What to do: From the entries, copy out every line in which the word "hold" is found.

Input Block Start

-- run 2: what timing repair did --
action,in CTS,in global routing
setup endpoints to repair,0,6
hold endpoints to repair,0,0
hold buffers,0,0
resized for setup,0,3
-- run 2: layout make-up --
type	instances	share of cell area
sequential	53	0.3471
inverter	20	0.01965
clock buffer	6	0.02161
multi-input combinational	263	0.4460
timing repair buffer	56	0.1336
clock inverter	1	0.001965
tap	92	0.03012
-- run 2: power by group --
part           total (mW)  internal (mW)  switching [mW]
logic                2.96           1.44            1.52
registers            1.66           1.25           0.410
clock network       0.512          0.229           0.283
**src/rtl/bicubic_phase_gen.sv**
```systemverilog
// Bicubic phase generator: walks a destination raster and emits, per sample,
// the clamped 4-tap source column window, fraction powers and source row.
//
// Ports:
//   clk, rst             clock, synchronous active-high reset
//   start                one-cycle frame request (accepted only when idle)
//   src_w/src_h          source frame size in pixels
//   dst_w/dst_h          destination frame size in pixels
//   step_x/step_y        12.8 fixed-point source step per dst pixel / line
//   out_ready            downstream accepts the current sample
//   out_valid            sample fields below are valid
//   idx0..idx3           clamped source columns i-1, i, i+1, i+2
//   u, u_sq, u_cu        horizontal fraction and its exact square / cube
//   src_y, v             clamped source row and vertical fraction
//   line_last            sample closes its destination line
//   frame_done           pulse after the final sample is accepted
//   busy                 frame in progress (through frame_done)
module bicubic_phase_gen (
  input  logic        clk,
  input  logic        rst,
  input  logic        start,
  input  logic [11:0] src_w,
  input  logic [11:0] src_h,
  input  logic [11:0] dst_w,
  input  logic [11:0] dst_h,
  input  logic [19:0] step_x,
  input  logic [19:0] step_y,
  input  logic        out_ready,
  output logic        out_valid,
  output logic [11:0] idx0,
  output logic [11:0] idx1,
  output logic [11:0] idx2,
  output logic [11:0] idx3,
  output logic [7:0]  u,
  output logic [15:0] u_sq,
  output logic [23:0] u_cu,
  output logic [11:0] src_y,
  output logic [7:0]  v,
  output logic        line_last,
  output logic        frame_done,
  output logic        busy
);

  typedef enum logic [1:0] {
    S_IDLE,
    S_RUN,
    S_DONE
  } state_t;

  state_t state_q, state_d;

  // latched frame configuration
  logic [11:0] sw_q, sh_q, dw_q, dh_q;
  logic [19:0] sx_q, sy_q;

  // issue (accumulate) state
  logic [19:0] pos_x_q, pos_x_d;
  logic [19:0] pos_y_q, pos_y_d;
  logic [11:0] x_cnt_q, x_cnt_d;
  logic [11:0] y_cnt_q, y_cnt_d;
  logic        issued_q, issued_d;

  // stage 1: accumulator snapshot
  logic        v1_q;
  logic [19:0] px1_q, py1_q;
  logic        ll1_q, fl1_q;

  // stage 2: clamped indices and square
  logic        v2_q;
  logic [11:0] i0_2q, i1_2q, i2_2q, i3_2q;
  logic [7:0]  u2_q;
  logic [15:0] usq2_q;
  logic [11:0] sy2_q;
  logic [7:0]  vv2_q;
  logic        ll2_q, fl2_q;

  // stage 3: cube, output register
  logic        v3_q;
  logic [11:0] i0_3q, i1_3q, i2_3q, i3_3q;
  logic [7:0]  u3_q;
  logic [15:0] usq3_q;
  logic [23:0] ucu3_q;
  logic [11:0] sy3_q;
  logic [7:0]  vv3_q;
  logic        ll3_q, fl3_q;

  logic adv, issue, take, x_end, y_end, accept_last;

  // whole pipeline moves together; a stall freezes every stage
  assign adv   = !v3_q || out_ready;
  assign take  = (state_q == S_IDLE) && start;
  assign issue = (state_q == S_RUN) && !issued_q && adv;
  assign x_end = x_cnt_q == (dw_q - 12'd1);
  assign y_end = y_cnt_q == (dh_q - 12'd1);
  assign accept_last = v3_q && out_ready && fl3_q;

  always_comb begin
    state_d = state_q;
    unique case (state_q)
      S_IDLE: begin
        if (start) begin
          if (dst_w == 12'd0 || dst_h == 12'd0) state_d = S_DONE;
          else state_d = S_RUN;
        end
      end
      S_RUN:   if (accept_last) state_d = S_DONE;
      S_DONE:  state_d = S_IDLE;
      default: state_d = S_IDLE;
    endcase
  end

  always_ff @(posedge clk) begin
    if (rst) state_q <= S_IDLE;
    else     state_q <= state_d;
  end

  always_comb begin
    pos_x_d  = pos_x_q;
    pos_y_d  = pos_y_q;
    x_cnt_d  = x_cnt_q;
    y_cnt_d  = y_cnt_q;
    issued_d = issued_q;
    if (take) begin
      pos_x_d  = '0;
      pos_y_d  = '0;
      x_cnt_d  = '0;
      y_cnt_d  = '0;
      issued_d = 1'b0;
    end else if (issue) begin
      if (x_end) begin
        x_cnt_d = '0;
        pos_x_d = '0;
        pos_y_d = pos_y_q + sy_q;
        y_cnt_d = y_cnt_q + 12'd1;
        if (y_end) issued_d = 1'b1;
      end else begin
        x_cnt_d = x_cnt_q + 12'd1;
        pos_x_d = pos_x_q + sx_q;
      end
    end
  end

  always_ff @(posedge clk) begin
    if (rst) begin
      sw_q     <= '0;
      sh_q     <= '0;
      dw_q     <= '0;
      dh_q     <= '0;
      sx_q     <= '0;
      sy_q     <= '0;
      pos_x_q  <= '0;
      pos_y_q  <= '0;
      x_cnt_q  <= '0;
      y_cnt_q  <= '0;
      issued_q <= 1'b0;
    end else begin
      if (take) begin
        sw_q <= src_w;
        sh_q <= src_h;
        dw_q <= dst_w;
        dh_q <= dst_h;
        sx_q <= step_x;
        sy_q <= step_y;
      end
      pos_x_q  <= pos_x_d;
      pos_y_q  <= pos_y_d;
      x_cnt_q  <= x_cnt_d;
      y_cnt_q  <= y_cnt_d;
      issued_q <= issued_d;
    end
  end

  // stage 2 combinational clamp; +1/+2 done in 13 bits so i near 4095
  // cannot wrap back below the limit
  logic [11:0] ci, cim1, wmax, hmax, cyi;
  logic [12:0] cip1, cip2;
  logic [11:0] c_i0, c_i1, c_i2, c_i3, c_sy;
  logic [7:0]  c_u;
  logic [15:0] c_usq;

  always_comb begin
    ci    = px1_q[19:8];
    cyi   = py1_q[19:8];
    wmax  = sw_q - 12'd1;
    hmax  = sh_q - 12'd1;
    cim1  = (ci == 12'd0) ? 12'd0 : ci - 12'd1;
    cip1  = {1'b0, ci} + 13'd1;
    cip2  = {1'b0, ci} + 13'd2;
    c_i0  = (cim1 > wmax) ? wmax : cim1;
    c_i1  = (ci > wmax) ? wmax : ci;
    c_i2  = (cip1 > {1'b0, wmax}) ? wmax : cip1[11:0];
    c_i3  = (cip2 > {1'b0, wmax}) ? wmax : cip2[11:0];
    c_sy  = (cyi > hmax) ? hmax : cyi;
    c_u   = px1_q[7:0];
    c_usq = 16'(c_u) * 16'(c_u);
  end

  // data registers load only with a valid sample so idle outputs stay 0
  always_ff @(posedge clk) begin
    if (rst) begin
      v1_q   <= 1'b0;
      px1_q  <= '0;
      py1_q  <= '0;
      ll1_q  <= 1'b0;
      fl1_q  <= 1'b0;
      v2_q   <= 1'b0;
      i0_2q  <= '0;
      i1_2q  <= '0;
      i2_2q  <= '0;
      i3_2q  <= '0;
      u2_q   <= '0;
      usq2_q <= '0;
      sy2_q  <= '0;
      vv2_q  <= '0;
      ll2_q  <= 1'b0;
      fl2_q  <= 1'b0;
      v3_q   <= 1'b0;
      i0_3q  <= '0;
      i1_3q  <= '0;
      i2_3q  <= '0;
      i3_3q  <= '0;
      u3_q   <= '0;
      usq3_q <= '0;
      ucu3_q <= '0;
      sy3_q  <= '0;
      vv3_q  <= '0;
      ll3_q  <= 1'b0;
      fl3_q  <= 1'b0;
    end else if (adv) begin
      v1_q <= issue;
      if (issue) begin
        px1_q <= pos_x_q;
        py1_q <= pos_y_q;
        ll1_q <= x_end;
        fl1_q <= x_end && y_end;
      end
      v2_q <= v1_q;
      if (v1_q) begin
        i0_2q  <= c_i0;
        i1_2q  <= c_i1;
        i2_2q  <= c_i2;
        i3_2q  <= c_i3;
        u2_q   <= c_u;
        usq2_q <= c_usq;
        sy2_q  <= c_sy;
        vv2_q  <= py1_q[7:0];
        ll2_q  <= ll1_q;
        fl2_q  <= fl1_q;
      end
      v3_q <= v2_q;
      if (v2_q) begin
        i0_3q  <= i0_2q;
        i1_3q  <= i1_2q;
        i2_3q  <= i2_2q;
        i3_3q  <= i3_2q;
        u3_q   <= u2_q;
        usq3_q <= usq2_q;
        ucu3_q <= 24'(usq2_q) * 24'(u2_q);
        sy3_q  <= sy2_q;
        vv3_q  <= vv2_q;
        ll3_q  <= ll2_q;
        fl3_q  <= fl2_q;
      end
    end
  end

  assign out_valid  = v3_q;
  assign idx0       = i0_3q;
  assign idx1       = i1_3q;
  assign idx2       = i2_3q;
  assign idx3       = i3_3q;
  assign u          = u3_q;
  assign u_sq       = usq3_q;
  assign u_cu       = ucu3_q;
  assign src_y      = sy3_q;
  assign v          = vv3_q;
  assign line_last  = v3_q & ll3_q;
  assign frame_done = state_q == S_DONE;
  assign busy       = state_q != S_IDLE;

endmodule

```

Input Block End

Your solution:
hold endpoints to repair,0,0
hold buffers,0,0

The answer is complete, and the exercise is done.